Enhancing anti-Müllerian hormone processing reduces preantral follicle survival but spares female reproduction in mice.

Anti-Müllerian hormone (AMH) is produced by granulosa cells within growing ovarian follicles and limits the number of follicles reaching ovulation. AMH is synthesized as a precursor protein comprising N-terminal prodomains and C-terminal mature domains, separated by a furin-like cleavage motif (RXXR). Proteolytic maturation of AMH (140†kDa) is required to release the bioactive mature dimer (25†kDa), which potentiates signaling via AMH receptors (AMHR2 and ALK2/3). However, the abundance of unprocessed AMH in human follicular fluid suggests that cleavage within the ovary is inefficient. This study hypothesized that enhancing AMH maturation would increase AMH activity in vitro and in vivo. Using targeted mutagenesis, we optimized the murine AMH cleavage site (from wild-type (WT) 443RTGR445 to 443RKKR445) and showed in vitro that this favored production of bioactive AMH. We then introduced this mutation into the Amh gene in C57Bl6/J mice using CRISPR/Cas9 and assessed the consequences for female reproduction.
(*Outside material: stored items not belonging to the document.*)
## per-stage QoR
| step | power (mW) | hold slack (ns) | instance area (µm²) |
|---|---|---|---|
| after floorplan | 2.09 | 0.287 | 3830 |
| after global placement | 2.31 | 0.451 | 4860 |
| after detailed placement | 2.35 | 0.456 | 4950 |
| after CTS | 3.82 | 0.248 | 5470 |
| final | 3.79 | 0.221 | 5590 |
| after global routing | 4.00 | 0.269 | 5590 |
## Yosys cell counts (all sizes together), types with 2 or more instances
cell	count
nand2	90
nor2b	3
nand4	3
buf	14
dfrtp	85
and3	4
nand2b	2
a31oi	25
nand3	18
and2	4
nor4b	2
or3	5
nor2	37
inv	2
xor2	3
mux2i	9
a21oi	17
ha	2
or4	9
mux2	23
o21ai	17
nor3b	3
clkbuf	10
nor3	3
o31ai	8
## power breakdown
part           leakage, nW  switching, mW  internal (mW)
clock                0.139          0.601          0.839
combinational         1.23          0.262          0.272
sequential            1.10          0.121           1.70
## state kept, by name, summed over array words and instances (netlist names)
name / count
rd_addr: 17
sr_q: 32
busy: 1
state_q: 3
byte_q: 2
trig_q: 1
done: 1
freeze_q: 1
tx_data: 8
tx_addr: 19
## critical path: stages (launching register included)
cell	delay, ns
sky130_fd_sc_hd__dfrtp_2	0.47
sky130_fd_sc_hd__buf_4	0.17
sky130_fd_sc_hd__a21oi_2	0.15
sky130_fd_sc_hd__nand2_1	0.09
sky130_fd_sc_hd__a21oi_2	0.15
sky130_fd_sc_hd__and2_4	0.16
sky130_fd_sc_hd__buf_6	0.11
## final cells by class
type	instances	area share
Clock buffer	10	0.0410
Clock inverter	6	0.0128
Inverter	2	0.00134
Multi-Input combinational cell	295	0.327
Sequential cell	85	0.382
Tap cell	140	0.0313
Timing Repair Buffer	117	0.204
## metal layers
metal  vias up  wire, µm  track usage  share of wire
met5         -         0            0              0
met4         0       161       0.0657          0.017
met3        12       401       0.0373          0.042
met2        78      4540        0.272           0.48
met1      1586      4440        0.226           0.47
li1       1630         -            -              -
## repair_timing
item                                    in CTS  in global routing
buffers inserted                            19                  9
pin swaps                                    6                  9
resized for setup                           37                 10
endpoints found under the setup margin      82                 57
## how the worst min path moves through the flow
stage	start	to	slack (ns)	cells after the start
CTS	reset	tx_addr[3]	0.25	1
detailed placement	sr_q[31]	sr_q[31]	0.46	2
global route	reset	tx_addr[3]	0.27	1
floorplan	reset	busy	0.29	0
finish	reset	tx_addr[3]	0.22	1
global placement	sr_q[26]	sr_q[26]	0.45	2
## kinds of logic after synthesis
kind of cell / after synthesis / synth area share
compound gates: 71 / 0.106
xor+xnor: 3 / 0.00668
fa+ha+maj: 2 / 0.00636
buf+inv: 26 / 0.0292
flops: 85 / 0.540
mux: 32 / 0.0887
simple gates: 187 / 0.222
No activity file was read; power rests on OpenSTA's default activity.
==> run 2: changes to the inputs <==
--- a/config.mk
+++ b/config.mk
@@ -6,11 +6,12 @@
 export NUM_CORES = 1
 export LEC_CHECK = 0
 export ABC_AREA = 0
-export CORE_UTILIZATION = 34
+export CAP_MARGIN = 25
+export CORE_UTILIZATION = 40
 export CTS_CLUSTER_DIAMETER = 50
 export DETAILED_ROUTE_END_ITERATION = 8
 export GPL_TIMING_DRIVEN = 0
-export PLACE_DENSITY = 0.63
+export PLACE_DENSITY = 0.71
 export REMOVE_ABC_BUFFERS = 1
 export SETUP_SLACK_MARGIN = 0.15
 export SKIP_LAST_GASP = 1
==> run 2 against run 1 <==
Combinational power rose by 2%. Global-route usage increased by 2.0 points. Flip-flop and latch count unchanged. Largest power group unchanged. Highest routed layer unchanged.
**config.mk**
```make
export PLATFORM = sky130hd
export DESIGN_NAME = cache_ctrl
export DESIGN_NICKNAME = d
export VERILOG_FILES = /design/src/rtl/cache_ctrl_pkg.sv /design/src/rtl/cache_tag_array.sv /design/src/rtl/cache_ctrl.sv
export SDC_FILE = /design/constraint.sdc
export NUM_CORES = 2
export LEC_CHECK = 0
export CORE_UTILIZATION = 50
export DETAILED_ROUTE_END_ITERATION = 12
export GPL_ROUTABILITY_DRIVEN = 0
export PLACE_DENSITY = 0.7
export SYNTH_ARGS = -nofsm -noshare
export SYNTH_HDL_FRONTEND = slang
export SYNTH_SLANG_ARGS = --single-unit
```
**constraint.sdc**
```tcl
create_clock -name clk -period 4 [get_ports clk]
set_input_delay 1 -clock clk [delete_from_list [all_inputs] [get_ports clk]]
set_output_delay 1 -clock clk [all_outputs]
set_load 0.05 [all_outputs]
```
**src/rtl/cache_ctrl_pkg.sv**
```systemverilog
// Shared types for the L1 cache sequencing controller: trace commands,
// L2 request opcodes and the controller state encoding.
package cache_ctrl_pkg;

  typedef enum logic [2:0] {
    CMD_READ       = 3'd0,
    CMD_WRITE      = 3'd1,
    CMD_I_FETCH    = 3'd2,
    CMD_L2_INVAL   = 3'd3,
    CMD_L2_DATA_RQ = 3'd4,
    CMD_CLR        = 3'd5,
    CMD_PRINT      = 3'd6,
    CMD_INVALID    = 3'd7
  } cmd_t;

  typedef enum logic {
    L2_RD_LINE = 1'b0,
    L2_WB_LINE = 1'b1
  } l2_op_t;

  typedef enum logic [2:0] {
    ST_IDLE,
    ST_LOOKUP,
    ST_WB_REQ,
    ST_FILL_REQ,
    ST_FILL_WAIT,
    ST_CLEAR,
    ST_DONE
  } state_t;

endpackage

```
**src/rtl/cache_tag_array.sv**
```systemverilog
// Direct-mapped tag/valid/dirty storage: combinational read, one write port
// with independent field enables. Only valid/dirty need a reset value.
module cache_tag_array #(
  parameter int INDEX_W = 6,
  parameter int TAG_W   = 20
) (
  input  logic               clk,
  input  logic               rst_n,
  input  logic [INDEX_W-1:0] rd_idx,
  output logic [TAG_W-1:0]   rd_tag,
  output logic               rd_valid,
  output logic               rd_dirty,
  input  logic [INDEX_W-1:0] wr_idx,
  input  logic               we_tag,
  input  logic               we_valid,
  input  logic               we_dirty,
  input  logic [TAG_W-1:0]   wr_tag,
  input  logic               wr_valid,
  input  logic               wr_dirty
);
  localparam int SETS = 1 << INDEX_W;

  logic [TAG_W-1:0] tag_q   [SETS];
  logic [TAG_W-1:0] tag_d   [SETS];
  logic             valid_q [SETS];
  logic             valid_d [SETS];
  logic             dirty_q [SETS];
  logic             dirty_d [SETS];

  generate
    for (genvar gi = 0; gi < SETS; gi++) begin : g_set
      logic sel;
      assign sel         = (wr_idx == INDEX_W'(gi));
      assign tag_d[gi]   = (sel && we_tag)   ? wr_tag   : tag_q[gi];
      assign valid_d[gi] = (sel && we_valid) ? wr_valid : valid_q[gi];
      assign dirty_d[gi] = (sel && we_dirty) ? wr_dirty : dirty_q[gi];
    end
  endgenerate

  always_ff @(posedge clk) begin
    tag_q <= tag_d;
  end

  always_ff @(posedge clk or negedge rst_n) begin
    if (!rst_n) begin
      for (int i = 0; i < SETS; i++) begin
        valid_q[i] <= 1'b0;
        dirty_q[i] <= 1'b0;
      end
    end else begin
      valid_q <= valid_d;
      dirty_q <= dirty_d;
    end
  end

  assign rd_tag   = tag_q[rd_idx];
  assign rd_valid = valid_q[rd_idx];
  assign rd_dirty = dirty_q[rd_idx];

endmodule

```
**src/rtl/cache_ctrl.sv**
```systemverilog
// L1 cache sequencing controller: one trace command at a time, tag lookup,
// L2 fill/writeback requests and saturating hit/miss statistics.
module cache_ctrl
  import cache_ctrl_pkg::*;
#(
  parameter int ADDR_W   = 32,
  parameter int OFFSET_W = 6,
  parameter int INDEX_W  = 6,
  parameter int CNT_W    = 32
) (
  input  logic              clk,
  input  logic              rst_n,
  input  logic              req_valid,
  output logic              req_ready,
  input  logic [2:0]        req_cmd,
  input  logic [ADDR_W-1:0] req_addr,
  output logic              resp_valid,
  output logic              resp_hit,
  output logic              resp_err,
  output logic              print_pulse,
  output logic              busy,
  output logic              l2_req_valid,
  input  logic              l2_req_ready,
  output logic              l2_req_op,
  output logic [ADDR_W-1:0] l2_req_addr,
  input  logic              l2_rsp_valid,
  output logic [CNT_W-1:0]  cache_read,
  output logic [CNT_W-1:0]  cache_write,
  output logic [CNT_W-1:0]  cache_hit,
  output logic [CNT_W-1:0]  cache_miss
);
  localparam int TAG_W  = ADDR_W - INDEX_W - OFFSET_W;
  localparam int LINE_W = ADDR_W - OFFSET_W;

  state_t              state_q, state_d;
  cmd_t                cmd_q, cmd_d;
  logic [LINE_W-1:0]   line_q, line_d;
  logic [INDEX_W-1:0]  clr_idx_q, clr_idx_d;
  logic [CNT_W-1:0]    rd_cnt_q, rd_cnt_d, wr_cnt_q, wr_cnt_d;
  logic [CNT_W-1:0]    hit_cnt_q, hit_cnt_d, miss_cnt_q, miss_cnt_d;
  logic                req_ready_q, req_ready_d, busy_q, busy_d;
  logic                resp_valid_q, resp_valid_d, resp_hit_q, resp_hit_d;
  logic                resp_err_q, resp_err_d, print_pulse_q, print_pulse_d;
  logic                l2_req_valid_q, l2_req_valid_d;
  l2_op_t              l2_req_op_q, l2_req_op_d;
  logic [ADDR_W-1:0]   l2_req_addr_q, l2_req_addr_d;

  logic [INDEX_W-1:0]  idx, wr_idx;
  logic [TAG_W-1:0]    req_tag, arr_tag;
  logic                arr_valid, arr_dirty, hit;
  logic                we_tag, we_valid, we_dirty, wr_valid, wr_dirty;
  logic                unused_offset;

  assign idx           = line_q[INDEX_W-1:0];
  assign req_tag       = line_q[LINE_W-1:INDEX_W];
  assign hit           = arr_valid && (arr_tag == req_tag);
  assign unused_offset = ^req_addr[OFFSET_W-1:0];

  cache_tag_array #(.INDEX_W(INDEX_W), .TAG_W(TAG_W)) u_tags (
    .clk(clk), .rst_n(rst_n),
    .rd_idx(idx), .rd_tag(arr_tag), .rd_valid(arr_valid), .rd_dirty(arr_dirty),
    .wr_idx(wr_idx), .we_tag(we_tag), .we_valid(we_valid), .we_dirty(we_dirty),
    .wr_tag(req_tag), .wr_valid(wr_valid), .wr_dirty(wr_dirty)
  );

  function automatic logic [CNT_W-1:0] sat_inc(input logic [CNT_W-1:0] v);
    return (v == {CNT_W{1'b1}}) ? v : v + 1'b1;
  endfunction

  always_comb begin
    state_d    = state_q;
    cmd_d      = cmd_q;
    line_d     = line_q;
    clr_idx_d  = clr_idx_q;
    rd_cnt_d   = rd_cnt_q;
    wr_cnt_d   = wr_cnt_q;
    hit_cnt_d  = hit_cnt_q;
    miss_cnt_d = miss_cnt_q;
    wr_idx     = idx;
    we_tag     = 1'b0;
    we_valid   = 1'b0;
    we_dirty   = 1'b0;
    wr_valid   = 1'b0;
    wr_dirty   = 1'b0;
    case (state_q)
      ST_IDLE: if (req_valid) begin
        cmd_d  = cmd_t'(req_cmd);
        line_d = req_addr[ADDR_W-1:OFFSET_W];
        case (cmd_t'(req_cmd))
          CMD_CLR: begin
            state_d    = ST_CLEAR;
            clr_idx_d  = '0;
            rd_cnt_d   = '0;
            wr_cnt_d   = '0;
            hit_cnt_d  = '0;
            miss_cnt_d = '0;
          end
          CMD_PRINT, CMD_INVALID: state_d = ST_DONE;
          default:                state_d = ST_LOOKUP;
        endcase
      end
      ST_LOOKUP: begin
        state_d = ST_DONE;
        case (cmd_q)
          CMD_READ, CMD_I_FETCH, CMD_WRITE: begin
            if (cmd_q == CMD_WRITE) wr_cnt_d = sat_inc(wr_cnt_q);
            else                    rd_cnt_d = sat_inc(rd_cnt_q);
            if (hit) begin
              hit_cnt_d = sat_inc(hit_cnt_q);
              we_dirty  = (cmd_q == CMD_WRITE);
              wr_dirty  = 1'b1;
            end else begin
              miss_cnt_d = sat_inc(miss_cnt_q);
              state_d    = (arr_valid && arr_dirty) ? ST_WB_REQ : ST_FILL_REQ;
            end
          end
          CMD_L2_INVAL: begin
            we_valid = hit;
            we_dirty = hit;
          end
          CMD_L2_DATA_RQ: if (hit && arr_dirty) state_d = ST_WB_REQ;
          default: ;
        endcase
      end
      ST_WB_REQ: if (l2_req_ready) begin
        // A snoop writeback leaves the line resident but clean.
        if (cmd_q == CMD_L2_DATA_RQ) begin
          we_dirty = 1'b1;
          state_d  = ST_DONE;
        end else begin
          state_d  = ST_FILL_REQ;
        end
      end
      ST_FILL_REQ: if (l2_req_ready) state_d = ST_FILL_WAIT;
      ST_FILL_WAIT: if (l2_rsp_valid) begin
        we_tag   = 1'b1;
        we_valid = 1'b1;
        we_dirty = 1'b1;
        wr_valid = 1'b1;
        wr_dirty = (cmd_q == CMD_WRITE);
        state_d  = ST_DONE;
      end
      ST_CLEAR: begin
        wr_idx    = clr_idx_q;
        we_valid  = 1'b1;
        we_dirty  = 1'b1;
        clr_idx_d = clr_idx_q + 1'b1;
        if (clr_idx_q == {INDEX_W{1'b1}}) state_d = ST_DONE;
      end
      ST_DONE: state_d = ST_IDLE;
      default: state_d = ST_IDLE;
    endcase

    req_ready_d    = (state_d == ST_IDLE);
    busy_d         = (state_d != ST_IDLE);
    resp_valid_d   = (state_d == ST_DONE);
    resp_hit_d     = (state_d == ST_DONE) &&
                     (((state_q == ST_LOOKUP) && hit) || (state_q == ST_WB_REQ));
    resp_err_d     = (state_q == ST_IDLE) && (state_d == ST_DONE) && (cmd_d == CMD_INVALID);
    print_pulse_d  = (state_q == ST_IDLE) && (state_d == ST_DONE) && (cmd_d == CMD_PRINT);
    l2_req_valid_d = (state_d == ST_WB_REQ) || (state_d == ST_FILL_REQ);
    l2_req_op_d    = (state_d == ST_WB_REQ) ? L2_WB_LINE : L2_RD_LINE;
    // The array is not written while a request is pending, so the address stays put.
    l2_req_addr_d  = {(state_d == ST_WB_REQ) ? arr_tag : req_tag, idx, {OFFSET_W{1'b0}}};
  end

  always_ff @(posedge clk or negedge rst_n) begin
    if (!rst_n) begin
      state_q        <= ST_IDLE;
      cmd_q          <= CMD_READ;
      line_q         <= '0;
      clr_idx_q      <= '0;
      rd_cnt_q       <= '0;
      wr_cnt_q       <= '0;
      hit_cnt_q      <= '0;
      miss_cnt_q     <= '0;
      req_ready_q    <= 1'b1;
      busy_q         <= 1'b0;
      resp_valid_q   <= 1'b0;
      resp_hit_q     <= 1'b0;
      resp_err_q     <= 1'b0;
      print_pulse_q  <= 1'b0;
      l2_req_valid_q <= 1'b0;
      l2_req_op_q    <= L2_RD_LINE;
      l2_req_addr_q  <= '0;
    end else begin
      state_q        <= state_d;
      cmd_q          <= cmd_d;
      line_q         <= line_d;
      clr_idx_q      <= clr_idx_d;
      rd_cnt_q       <= rd_cnt_d;
      wr_cnt_q       <= wr_cnt_d;
      hit_cnt_q      <= hit_cnt_d;
      miss_cnt_q     <= miss_cnt_d;
      req_ready_q    <= req_ready_d;
      busy_q         <= busy_d;
      resp_valid_q   <= resp_valid_d;
      resp_hit_q     <= resp_hit_d;
      resp_err_q     <= resp_err_d;
      print_pulse_q  <= print_pulse_d;
      l2_req_valid_q <= l2_req_valid_d;
      l2_req_op_q    <= l2_req_op_d;
      l2_req_addr_q  <= l2_req_addr_d;
    end
  end

  assign req_ready    = req_ready_q;
  assign busy         = busy_q;
  assign resp_valid   = resp_valid_q;
  assign resp_hit     = resp_hit_q;
  assign resp_err     = resp_err_q;
  assign print_pulse  = print_pulse_q;
  assign l2_req_valid = l2_req_valid_q;
  assign l2_req_op    = l2_req_op_q;
  assign l2_req_addr  = l2_req_addr_q;
  assign cache_read   = rd_cnt_q;
  assign cache_write  = wr_cnt_q;
  assign cache_hit    = hit_cnt_q;
  assign cache_miss   = miss_cnt_q;

endmodule

```
==> results.md <==
* Status: finished, violations left
* Failing checks: DRC, setup timing
* Antenna violations before repair at 8
* Endpoint class of the critical path: register
* Final Skew at between 0.04 and 0.05 ns
* # hold bufs at CTS at 0
* Antenna violation net count after detailed routing at 0
* Finished Layout Cells at between 6000 and 7000
* Crit Reg-Reg Endpoint: l2_req_addr[18]
* Layout cell share with drive strength beyond 1 at 29.2%
* Met3 wire length at ~26000 um
* Setup Viol. Count Final at 220
* FF-to-FF Start: line_q[0]
* Initial Util at about half
* Design Area, Final at 0.0819 mm2
* Synth Flop Type: edfxtp_1
* Setup ws final at -0.772 ns
* Most instantiated library cell after synthesis: edfxtp_1
* Synth area leaders: edfxtp_1 (58%), dfrtp_1 (12%), mux4_2 (9.2%), mux2i_1 (3.8%), nor2_1 (1.7%)
* I/O pin count at between 200 and 250
* Violation count after the first detailed-route iteration at approximately 6000
* WP data required at roughly 4.7 ns
* Kind of critical path: reg -> reg
* Placed Instance Area at around 0.074 mm2
* Row Count at between 100 and 150
* Final Critical Period at 4.77 ns
* Die area at between 0.1 and 0.15 mm2
* Layout Nets at 4752
* Setup WS pre-CTS at -1.19 ns
* Clk_lat worst skew at a little over 0.8 ns
* Synth Instances at around 4000
* Hold crit path type: in -> async
* Uppermost routed layer: met5
* Cell variety after synth at 87
* Final Hold Viols at 0
* Area Overhead vs Synth at 23.9%
* R2R cell count at 22
* Worst Setup SP: line_q[0]
* Vias/cell at 6.44
* PwrDens at between 700 and 800 mW/mm2
* Largest net degree at the start of global routing at 90
* Global-route wire length before repair at 286000 um
* Vias in the first global route at about 41000
* CTS root buf: clkbuf_16
* Via count at approximately 42000
* Synth Area per Inst at 16.6 um2
* Seq cells post-synth at roughly 1600
* Placed insts at roughly 6200
* Crit start category: register
* Core Region at roughly 0.13 mm2
* Worst setup endpoint: l2_req_addr[18]
* Met2 wire length at between 90000 and 100000 um
* Drt pass-1 iters at 11
* Largest area contributor in the netlist: edfxtp_1
* Crit Path Max Fanout at 7
* Ys Warns at 0
* Sequential share of the synthesized area at 70.6%
* Clock tree buffer depth at 3
* Final WL at between 200000 and 250000 um
* Die span in y at 366 um
* DP Wirelength at 120000 um
* CTS buffer count at ~160
* Static leakage at 28.8 nW
* Grt total ovfl at 0
* Post-synthesis async set-or-reset flop share at between 20% and 30%
* CTS tree: built
* Slew Viols, Final at 0
* DRC Markers at 2
* Synth top area share at between 50% and 60%
* Actual slew at the worst max-slew pin at between 1 and 1.5 ns
* Clock-pin slew on the worst setup and hold paths at around 0.070 ns
* Fmax at roughly 0.21 GHz
* Top cells by count, synth: edfxtp_1 (1280), dfrtp_1 (327), nor2_1 (298), mux4_2 (270), mux2i_1 (254)
* Wl on met1 at about 74000 um
* Maximum vdd drop at ~0.00054 V
* RSZ-0062 raised after global routing: yes
* Flop-to-flop setup slack at -0.77 ns
* Slew headroom at 13.6%
* Die width at 366 um
* IO Port Bufs at approximately 200
* CTS Sinks at about 1600
* Max_cap viols at 0
* GRT Resource Usage Total at roughly 30%
* Drt wl/cell at 30.5 um
* Number of flops mapped to enable cells by yosys at 1280
* Total power at around 63 mW
* Share of the clock period used by the worst path at 119%
* Cell area after synthesis at 0.0661 mm2
* H-tree depth at 4
* CP Data Arrival Time at approximately 5.5 ns
placed cells by master (no fill, tap or decap), types with 21 or more instances in the layout:
master           Yosys  final
edfxtp_1          1280   1280
buf_4               13    454
dfrtp_1            327    301
mux4_2             270    270
mux2i_1            254    247
nor2_1             298    230
clkdlybuf4s50_1      0    194
nand2_1            190    179
clkbuf_16            0    176
a22oi_1            106     95
o21ai_0             96     88
buf_12               1     85
a21oi_1            102     84
nand3_1             90     82
nor3_1              97     74
nor2_2               0     66
xor2_1              45     44
or3_1               44     39
buf_6               34     38
xnor2_1             47     36
a41oi_1             38     36
clkbuf_1           114     36
o32a_1              35     35
nand4_1             33     33
clkinv_1             2     30
and3_1              31     29
inv_1               27     27
a2bb2oi_1           37     25
dfrtp_2              0     24
a31oi_1             23     23
nor3_2               0     21
cells by family (layout without fill, tap and decap cells):
kind of cell	after synthesis	count (layout)	share of synthesized area, %
flops	1608	1608	70.6
simple gates	885	886	6.32
compound gates	559	559	5.93
mux	551	551	13.6
buf+inv	283	1130	2.29
xor+xnor	92	92	1.22
fa+ha+maj	5	5	0.0947
other cells	1	7	0.00567
per-layer routing:
layer / GRT usage (%) / up-vias
met5: 0 / -
met4: 13.7 / 10
met3: 8.55 / 589
met2: 45.7 / 2994
met1: 40.3 / 21600
li1: - / 17200
report_power, final:
group	internal (mW)	switching, mW	leakage [nW]
combinational	11.0	15.1	10.3
sequential	21.0	0.995	16.0
clock	8.74	6.53	2.61
timing repair:
action | CTS | global route
setup endpoints to repair | 220 | 220
pin swaps | 70 | 30
buffers inserted | 61 | 16
cloned | 18 | 3
gates resized for setup | 186 | 102
registers in the layout (all words and copies together) (netlist names), 3 cells and up:
name / cells
cache_write: 32
u_tags.dirty_q: 64
l2_req_addr: 26
cmd_q: 3
line_q: 26
cache_hit: 32
cache_read: 32
cache_miss: 32
u_tags.tag_q: 1280
u_tags.valid_q: 64
state_q: 3
clr_idx_q: 6
worst max-delay path, cell delays in order (launching register included):
cell,delay [ns]
dfrtp_4,0.51
buf_12,0.17
buf_8,0.15
buf_6,0.11
nor2b_4,0.15
buf_12,0.16
buf_12,0.16
a22oi_1,0.09
nand2_1,0.13
nand2_2,0.13
o41ai_4,0.37
buf_6,0.20
xnor2_4,0.14
a2111oi_4,0.32
buf_4,0.19
nand4_1,0.24
buf_6,0.23
nor2_4,0.10
o211ai_2,0.11
a211oi_4,0.29
buf_12,0.15
buf_16,0.16
mux2_4,0.31
final cells by class:
| class | count | area (um2) |
|---|---|---|
| diodes | 1 | 2.50 |
| clock buffers | 219 | 4590 |
| fillers | 9041 | 49400 |
| repair buffers | 804 | 8260 |
| inverters | 31 | 121 |
| clock inverters | 76 | 782 |
| flip-flops and latches | 1608 | 46700 |
| multi-input cells | 2099 | 19200 |
| well taps | 1755 | 2200 |
worst min path at each step:
stage,startpoint,to,slack (ns)
6_report,rst_n,cache_hit[10],0.20
5_1_grt,rst_n,cache_hit[10],0.27
4_1_cts,rst_n,cache_hit[10],0.23
3_5_place_dp,u_tags.dirty_q[17],u_tags.dirty_q[17],0.48
3_3_place_gp,u_tags.dirty_q[57],u_tags.dirty_q[57],0.47
2_1_floorplan,line_q[4],l2_req_addr[10],0.35
stage by stage:
| step | util, % | setup TNS, ns | hold WS [ns] |
|---|---|---|---|
| after floorplan | - | 0 | 0.352 |
| after global placement | 56.4 | -190.56 | 0.474 |
| after detailed placement | 56.4 | -207.46 | 0.485 |
| after CTS | 61.9 | -90.52 | 0.226 |
| after global routing | 62.4 | -128.57 | 0.266 |
| final | 62.4 | -124.63 | 0.200 |
No activity file was read; power rests on OpenSTA's default activity.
Analyses of 12-week-old AmhRKKR/RKKR mice revealed that the ovaries were significantly lower in mass (-25%, P < .05) relative to AmhWT/WT controls. Despite differences in ovarian masses, estrous cyclicity, and fertility were unaltered. Although maturing follicle numbers did not differ, ovaries from 12- and 24-week-old AmhRKKR/RKKR females contained a greater proportion of atretic secondary follicles (1.6- to 4-fold more, P < .05), underscoring AMH's role in preantral follicle survival. Analyses of adult male AmhRKKR/RKKR mice indicated that testis mass and morphology were unaltered. These findings support a physiological role for ovarian AMH in limiting preantral follicle survival and indicate that enhancing AMH maturation is otherwise nondisruptive to female reproduction.